The reason for this conservatism is because we value keeping the broad
usage of the JDK working :-)
Getting back to BigDecimal.stripTrailingZeros, we cannot inspect all
usages of this method today, nor can we inspect all the future usages of
BigDecimal.stripTrailingZeros that will be around before JDK 8 is adopted
for the code in question. We know not everyone migrates to a new JDK
release promptly; within the past two years I fielded a query/complaint
about the behavior change in BigDecimal.toString made between 1.4.2 and JDK
5 and later.
For these sorts of reasons, the default resolution when the
specification and implementation conflict is to make the specification
match the implementation.  There are exceptions to this default. Given
sufficient evidence that changing the behavior of
BigDecimal.stripTrailingZeros would not have adverse consequences on
fielded code, we could change its behavior despite being implemented that
way for about 9 years.
-Joe

Bruce

On 7/02/2013 12:16 p.m., Stephen Colebourne wrote:
On 5 February 2013 09:09, Paul Sandoz <paul.san...@oracle.com> wrote:
This is one of those unfortunate cases where a bug can become a
feature.
I *really* don't see how.

The method name is absolutely clear about its purpose. "Strip trailing
zeros". Anyone relying on it not stripping zeroes for zero needs their
head examining.

This particular one just happens to be one that I've run across twice
and in both cases it required a workaround.
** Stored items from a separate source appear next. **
<file path="config.mk">
export PLATFORM = sky130hd
export DESIGN_NAME = eeprom_bist_flat
export DESIGN_NICKNAME = d
export VERILOG_FILES = /design/src/rtl/eeprom_pkg.sv /design/src/rtl/eeprom_bist_if.sv /design/src/rtl/eeprom_pattern_gen.sv /design/src/rtl/eeprom_bist.sv /design/src/flat_wrapper.sv
export SDC_FILE = /design/constraint.sdc
export NUM_CORES = 1
export LEC_CHECK = 0
export ABC_CLOCK_PERIOD_IN_PS = 2500
export BUFFER_PORTS_ARGS = -buffer_cell sky130_fd_sc_hd__buf_2
export CORE_ASPECT_RATIO = 0.8
export CORE_MARGIN = 8
export CORE_UTILIZATION = 53
export CTS_CLUSTER_DIAMETER = 80
export DETAILED_ROUTE_END_ITERATION = 6
export GPL_TIMING_DRIVEN = 0
export PLACE_DENSITY = 0.77
export SLEW_MARGIN = 20
export SYNTH_ARGS = -nofsm -noshare
export SYNTH_HDL_FRONTEND = slang
export SYNTH_HIERARCHICAL = 1
export SYNTH_SLANG_ARGS = --single-unit
</file>
<file path="constraint.sdc">
create_clock -name iic_4_clk -period 2.5 [get_ports iic_4_clk]
set_input_delay 0.125 -clock iic_4_clk [delete_from_list [all_inputs] [get_ports iic_4_clk]]
set_output_delay 0.125 -clock iic_4_clk [all_outputs]
set_load 0.03 [all_outputs]
</file>
<file path="src/rtl/eeprom_pkg.sv">
// ----------------------------------------------------------------------------
// eeprom_pkg
// Shared definitions for the EEPROM self-test sequencer:
//   - state_e      : sequencer state encoding
//   - MODE_*       : run mode codes (sampled at start)
//   - PAT_*        : data pattern codes (sampled at start)
//   - LFSR_SEED / LFSR_TAPS and lfsr_next() : 8-bit Galois LFSR,
//     polynomial x^8 + x^6 + x^5 + x^4 + 1
// ----------------------------------------------------------------------------
package eeprom_pkg;

    typedef enum logic [2:0] {
        ST_IDLE,
        ST_WR_REQ,
        ST_WR_WAIT,
        ST_WR_GAP,
        ST_RD_REQ,
        ST_RD_WAIT,
        ST_DONE
    } state_e;

    localparam logic [1:0] MODE_WR_VERIFY     = 2'd0;
    localparam logic [1:0] MODE_WR_ONLY       = 2'd1;
    localparam logic [1:0] MODE_VERIFY_ONLY   = 2'd2;
    localparam logic [1:0] MODE_WR_VERIFY_ALT = 2'd3;  // behaves as MODE_WR_VERIFY

    localparam logic [1:0] PAT_ADDR     = 2'd0;  // addr[7:0]
    localparam logic [1:0] PAT_INV_ADDR = 2'd1;  // ~addr[7:0]
    localparam logic [1:0] PAT_LFSR     = 2'd2;  // LFSR8 sequence
    localparam logic [1:0] PAT_CHECKER  = 2'd3;  // addr[0] ? AA : 55

    localparam logic [7:0] LFSR_SEED = 8'hA5;
    // Right-shifting Galois form: feedback taps for x^8, x^6, x^5, x^4.
    localparam logic [7:0] LFSR_TAPS = 8'hB8;

    function automatic logic [7:0] lfsr_next(input logic [7:0] cur);
        return cur[0] ? ((cur >> 1) ^ LFSR_TAPS) : (cur >> 1);
    endfunction

endpackage

</file>
<file path="src/rtl/eeprom_bist_if.sv">
// ----------------------------------------------------------------------------
// eeprom_bist_if
// Byte-level IIC master handshake between the self-test sequencer and the
// IIC master.
//   iic_bit_ctrl : 1 = 16-bit word address, 0 = 8-bit
//   iic_exec     : one-cycle transaction request
//   iic_rh_wl    : 1 read, 0 write; stable from exec to done
//   iic_addr     : word address
//   iic_data_w   : write data
//   iic_done     : one-cycle pulse, transaction finished
//   iic_ack      : 1 = NACK / error in the finished transaction
//   iic_data_r   : read data, valid with iic_done
// Modports: master = sequencer side, slave = IIC master side.
// ----------------------------------------------------------------------------
interface eeprom_bist_if;

    logic        iic_bit_ctrl;
    logic        iic_exec;
    logic        iic_rh_wl;
    logic [15:0] iic_addr;
    logic [7:0]  iic_data_w;
    logic        iic_done;
    logic        iic_ack;
    logic [7:0]  iic_data_r;

    modport master (
        output iic_bit_ctrl, iic_exec, iic_rh_wl, iic_addr, iic_data_w,
        input  iic_done, iic_ack, iic_data_r
    );

    modport slave (
        input  iic_bit_ctrl, iic_exec, iic_rh_wl, iic_addr, iic_data_w,
        output iic_done, iic_ack, iic_data_r
    );

endinterface

</file>
<file path="src/rtl/eeprom_pattern_gen.sv">
// ----------------------------------------------------------------------------
// eeprom_pattern_gen
// Test data generator: selects the expected/written byte for the current
// address and owns the LFSR used by the pseudo-random pattern.
//   iic_4_clk, rstn : clock, async active-low reset
//   pat_sel_i       : pattern code (PAT_*)
//   addr_i          : low byte of the current bus address
//   seed_i          : reload LFSR with LFSR_SEED (wins over step_i)
//   step_i          : advance LFSR one step
//   data_o          : pattern byte for the current address
// ----------------------------------------------------------------------------
module eeprom_pattern_gen
    import eeprom_pkg::*;
(
    input  logic       iic_4_clk,
    input  logic       rstn,
    input  logic [1:0] pat_sel_i,
    input  logic [7:0] addr_i,
    input  logic       seed_i,
    input  logic       step_i,
    output logic [7:0] data_o
);

    logic [7:0] lfsr_q;

    // NOTE: sequential state is written with non-blocking assignments so every
    // register in the design samples pre-edge values, whatever the block order.
    always_ff @(posedge iic_4_clk or negedge rstn) begin
        if (!rstn) begin
            lfsr_q <= LFSR_SEED;
        end else if (seed_i) begin
            lfsr_q <= LFSR_SEED;
        end else if (step_i) begin
            lfsr_q <= lfsr_next(lfsr_q);
        end
    end

    // NOTE: a default assignment ahead of the case keeps this purely
    // combinational; a missed path would otherwise infer a latch.
    always_comb begin
        data_o = addr_i;
        unique case (pat_sel_i)
            PAT_ADDR:     data_o = addr_i;
            PAT_INV_ADDR: data_o = ~addr_i;
            PAT_LFSR:     data_o = lfsr_q;
            PAT_CHECKER:  data_o = addr_i[0] ? 8'hAA : 8'h55;
            default:      data_o = addr_i;
        endcase
    end

endmodule

</file>
<file path="src/rtl/eeprom_bist.sv">
// ----------------------------------------------------------------------------
// eeprom_bist
// Self-test sequencer for an I2C EEPROM. A run writes a pattern over the
// address window [START_ADDR, START_ADDR+LENGTH-1] (wrapping), then reads it
// back and compares. Write NACKs are retried up to MAX_RETRY times; every write
// attempt is followed by WR_WAIT idle cycles (EEPROM tWR).
//   iic_4_clk, rstn : clock, async active-low reset
//   start           : one-cycle run request, ignored while busy
//   mode, pattern   : run mode / data pattern, sampled at start
//   iic             : IIC master handshake (master modport)
//   busy            : run in progress
//   result_done     : one-cycle pulse at end of run
//   result_flag     : 1 = pass, held until next start
//   err_cnt         : read mismatches + read NACKs, saturating
//   fail_addr       : address of first failure, 16'hFFFF if none
// ----------------------------------------------------------------------------
module eeprom_bist
    import eeprom_pkg::*;
#(
    parameter int          ADDR16     = 1,
    parameter logic [15:0] START_ADDR = 16'h0000,
    parameter int          LENGTH     = 256,
    parameter int          WR_WAIT    = 5000,
    parameter int          MAX_RETRY  = 3
) (
    input  logic          iic_4_clk,
    input  logic          rstn,
    input  logic          start,
    input  logic [1:0]    mode,
    input  logic [1:0]    pattern,
    eeprom_bist_if.master iic,
    output logic          busy,
    output logic          result_done,
    output logic          result_flag,
    output logic [15:0]   err_cnt,
    output logic [15:0]   fail_addr
);

    if (LENGTH < 1 || LENGTH > 65536) begin : g_bad_length
        $error("eeprom_bist: LENGTH must be in 1..65536");
    end
    if (WR_WAIT < 1 || WR_WAIT > 65536) begin : g_bad_wr_wait
        $error("eeprom_bist: WR_WAIT must be in 1..65536");
    end
    if (MAX_RETRY < 0 || MAX_RETRY > 255) begin : g_bad_retry
        $error("eeprom_bist: MAX_RETRY must be in 0..255");
    end

    localparam logic [15:0] LAST_CNT  = 16'(LENGTH - 1);
    localparam logic [15:0] GAP_LOAD  = 16'(WR_WAIT - 1);
    localparam logic [7:0]  RETRY_LIM = 8'(MAX_RETRY);

    state_e      state_q;
    logic [1:0]  mode_q;
    logic [1:0]  pat_q;
    logic [15:0] addr_cnt_q;
    logic [15:0] gap_q;
    logic [7:0]  retry_q;
    logic        redo_q;        // current gap ends in a retry of the same address
    logic        abort_q;       // write retries exhausted
    logic        fail_seen_q;   // fail_addr already captured this run
    logic        exec_q;
    logic        rh_wl_q;
    logic [15:0] addr_q;
    logic [7:0]  data_w_q;
    logic        busy_q;
    logic        result_done_q;
    logic        result_flag_q;
    logic [15:0] err_cnt_q;
    logic [15:0] fail_addr_q;

    logic [15:0] win_addr;
    logic [15:0] cur_addr;
    logic        last;
    logic [7:0]  pat_data;
    logic        lfsr_seed;
    logic        lfsr_step;
    logic        rd_err;

    // Window address wraps modulo 2^16; in 8-bit mode the upper byte is forced
    // to zero so the window wraps at FF instead.
    assign win_addr = START_ADDR + addr_cnt_q;
    assign cur_addr = (ADDR16 != 0) ? win_addr : {8'h00, win_addr[7:0]};
    assign last     = (addr_cnt_q == LAST_CNT);
    assign rd_err   = iic.iic_ack || (iic.iic_data_r != pat_data);

    eeprom_pattern_gen u_pattern_gen (
        .iic_4_clk (iic_4_clk),
        .rstn      (rstn),
        .pat_sel_i (pat_q),
        .addr_i    (cur_addr[7:0]),
        .seed_i    (lfsr_seed),
        .step_i    (lfsr_step),
        .data_o    (pat_data)
    );

    // The LFSR moves once per accepted address so the verify pass regenerates
    // exactly the sequence the write pass produced; it is reseeded at start and
    // again between the write and verify passes.
    always_comb begin
        lfsr_seed = 1'b0;
        lfsr_step = 1'b0;
        unique case (state_q)
            ST_IDLE: lfsr_seed = start;
            ST_WR_GAP: begin
                if (gap_q == 16'd0 && !redo_q) begin
                    if (!last) begin
                        lfsr_step = 1'b1;
                    end else if (mode_q != MODE_WR_ONLY) begin
                        lfsr_seed = 1'b1;
                    end
                end
            end
            ST_RD_WAIT: lfsr_step = iic.iic_done && !last;
            default: ;
        endcase
    end

    // NOTE: only control/status registers take the async reset; there is no
    // memory here, and every datapath register is reloaded before it is used.
    always_ff @(posedge iic_4_clk or negedge rstn) begin
        if (!rstn) begin
            state_q       <= ST_IDLE;
            mode_q        <= MODE_WR_VERIFY;
            pat_q         <= PAT_ADDR;
            addr_cnt_q    <= '0;
            gap_q         <= '0;
            retry_q       <= '0;
            redo_q        <= 1'b0;
            abort_q       <= 1'b0;
            fail_seen_q   <= 1'b0;
            exec_q        <= 1'b0;
            rh_wl_q       <= 1'b0;
            addr_q        <= '0;
            data_w_q      <= '0;
            busy_q        <= 1'b0;
            result_done_q <= 1'b0;
            result_flag_q <= 1'b0;
            err_cnt_q     <= '0;
            fail_addr_q   <= 16'hFFFF;
        end else begin
            exec_q        <= 1'b0;
            result_done_q <= 1'b0;

            unique case (state_q)
                ST_IDLE: begin
                    if (start) begin
                        mode_q        <= (mode == MODE_WR_VERIFY_ALT) ? MODE_WR_VERIFY : mode;
                        pat_q         <= pattern;
                        addr_cnt_q    <= '0;
                        retry_q       <= '0;
                        redo_q        <= 1'b0;
                        abort_q       <= 1'b0;
                        fail_seen_q   <= 1'b0;
                        err_cnt_q     <= '0;
                        result_flag_q <= 1'b0;
                        fail_addr_q   <= 16'hFFFF;
                        busy_q        <= 1'b1;
                        state_q       <= (mode == MODE_VERIFY_ONLY) ? ST_RD_REQ : ST_WR_REQ;
                    end
                end

                ST_WR_REQ: begin
                    exec_q   <= 1'b1;
                    rh_wl_q  <= 1'b0;
                    addr_q   <= cur_addr;
                    data_w_q <= pat_data;
                    state_q  <= ST_WR_WAIT;
                end

                ST_WR_WAIT: begin
                    if (iic.iic_done) begin
                        if (!iic.iic_ack) begin
                            gap_q   <= GAP_LOAD;
                            state_q <= ST_WR_GAP;
                        end else if (retry_q < RETRY_LIM) begin
                            retry_q <= retry_q + 8'd1;
                            redo_q  <= 1'b1;
                            gap_q   <= GAP_LOAD;
                            state_q <= ST_WR_GAP;
                        end else begin
                            if (!fail_seen_q) begin
                                fail_addr_q <= addr_q;
                                fail_seen_q <= 1'b1;
                            end
                            abort_q <= 1'b1;
                            state_q <= ST_DONE;
                        end
                    end
                end

                ST_WR_GAP: begin
                    if (gap_q != 16'd0) begin
                        gap_q <= gap_q - 16'd1;
                    end else if (redo_q) begin
                        redo_q  <= 1'b0;
                        state_q <= ST_WR_REQ;
                    end else begin
                        retry_q <= '0;
                        if (!last) begin
                            addr_cnt_q <= addr_cnt_q + 16'd1;
                            state_q    <= ST_WR_REQ;
                        end else if (mode_q == MODE_WR_ONLY) begin
                            state_q <= ST_DONE;
                        end else begin
                            addr_cnt_q <= '0;
                            state_q    <= ST_RD_REQ;
                        end
                    end
                end

                ST_RD_REQ: begin
                    exec_q  <= 1'b1;
                    rh_wl_q <= 1'b1;
                    addr_q  <= cur_addr;
                    state_q <= ST_RD_WAIT;
                end

                ST_RD_WAIT: begin
                    if (iic.iic_done) begin
                        if (rd_err) begin
                            if (err_cnt_q != 16'hFFFF) begin
                                err_cnt_q <= err_cnt_q + 16'd1;
                            end
                            if (!fail_seen_q) begin
                                fail_addr_q <= addr_q;
                                fail_seen_q <= 1'b1;
                            end
                        end
                        if (last) begin
                            state_q <= ST_DONE;
                        end else begin
                            addr_cnt_q <= addr_cnt_q + 16'd1;
                            state_q    <= ST_RD_REQ;
                        end
                    end
                end

                ST_DONE: begin
                    result_done_q <= 1'b1;
                    result_flag_q <= !abort_q && (err_cnt_q == 16'd0);
                    busy_q        <= 1'b0;
                    state_q       <= ST_IDLE;
                end

                default: state_q <= ST_IDLE;
            endcase
        end
    end

    assign iic.iic_bit_ctrl = (ADDR16 != 0);
    assign iic.iic_exec     = exec_q;
    assign iic.iic_rh_wl    = rh_wl_q;
    assign iic.iic_addr     = addr_q;
    assign iic.iic_data_w   = data_w_q;

    assign busy        = busy_q;
    assign result_done = result_done_q;
    assign result_flag = result_flag_q;
    assign err_cnt     = err_cnt_q;
    assign fail_addr   = fail_addr_q;

endmodule

</file>
<file path="src/flat_wrapper.sv">
// flat-port wrapper written by rule: the top's interface ports become plain ports
module eeprom_bist_flat import eeprom_pkg::*;
#(
    parameter int          ADDR16     = 1,
    parameter logic [15:0] START_ADDR = 16'h0000,
    parameter int          LENGTH     = 256,
    parameter int          WR_WAIT    = 5000,
    parameter int          MAX_RETRY  = 3
)
  (iic_4_clk, rstn, start, mode, pattern, busy, result_done, result_flag, err_cnt, fail_addr, iic_iic_bit_ctrl, iic_iic_exec, iic_iic_rh_wl, iic_iic_addr, iic_iic_data_w, iic_iic_done, iic_iic_ack, iic_iic_data_r);
  eeprom_bist_if iic_i ();
  input  logic iic_4_clk;
  input  logic rstn;
  input  logic start;
  input  logic [1:0] mode;
  input  logic [1:0] pattern;
  output logic busy;
  output logic result_done;
  output logic result_flag;
  output logic [15:0] err_cnt;
  output logic [15:0] fail_addr;
  output wire logic [$bits(iic_i.iic_bit_ctrl)-1:0] iic_iic_bit_ctrl;
  output wire logic [$bits(iic_i.iic_exec)-1:0] iic_iic_exec;
  output wire logic [$bits(iic_i.iic_rh_wl)-1:0] iic_iic_rh_wl;
  output wire logic [$bits(iic_i.iic_addr)-1:0] iic_iic_addr;
  output wire logic [$bits(iic_i.iic_data_w)-1:0] iic_iic_data_w;
  input wire logic [$bits(iic_i.iic_done)-1:0] iic_iic_done;
  input wire logic [$bits(iic_i.iic_ack)-1:0] iic_iic_ack;
  input wire logic [$bits(iic_i.iic_data_r)-1:0] iic_iic_data_r;
  assign iic_iic_bit_ctrl = iic_i.iic_bit_ctrl;
  assign iic_iic_exec = iic_i.iic_exec;
  assign iic_iic_rh_wl = iic_i.iic_rh_wl;
  assign iic_iic_addr = iic_i.iic_addr;
  assign iic_iic_data_w = iic_i.iic_data_w;
  assign iic_i.iic_done = iic_iic_done;
  assign iic_i.iic_ack = iic_iic_ack;
  assign iic_i.iic_data_r = iic_iic_data_r;
  eeprom_bist #(.ADDR16(ADDR16), .START_ADDR(START_ADDR), .LENGTH(LENGTH), .WR_WAIT(WR_WAIT), .MAX_RETRY(MAX_RETRY)) u_core (.iic_4_clk(iic_4_clk), .rstn(rstn), .start(start), .mode(mode), .pattern(pattern), .iic(iic_i), .busy(busy), .result_done(result_done), .result_flag(result_flag), .err_cnt(err_cnt), .fail_addr(fail_addr));
endmodule
</file>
I'd argue that there are
more people with undiscovered bugs in their code because the method is
buggy than people who would break were the method fixed.

What bothers me even more is the desire expressed in this thread to
simply wish away bugs by redefining the documentation. If the method
name is clear enough, like in this case, then its a bug, and a
documentation change simply isn't the right solution.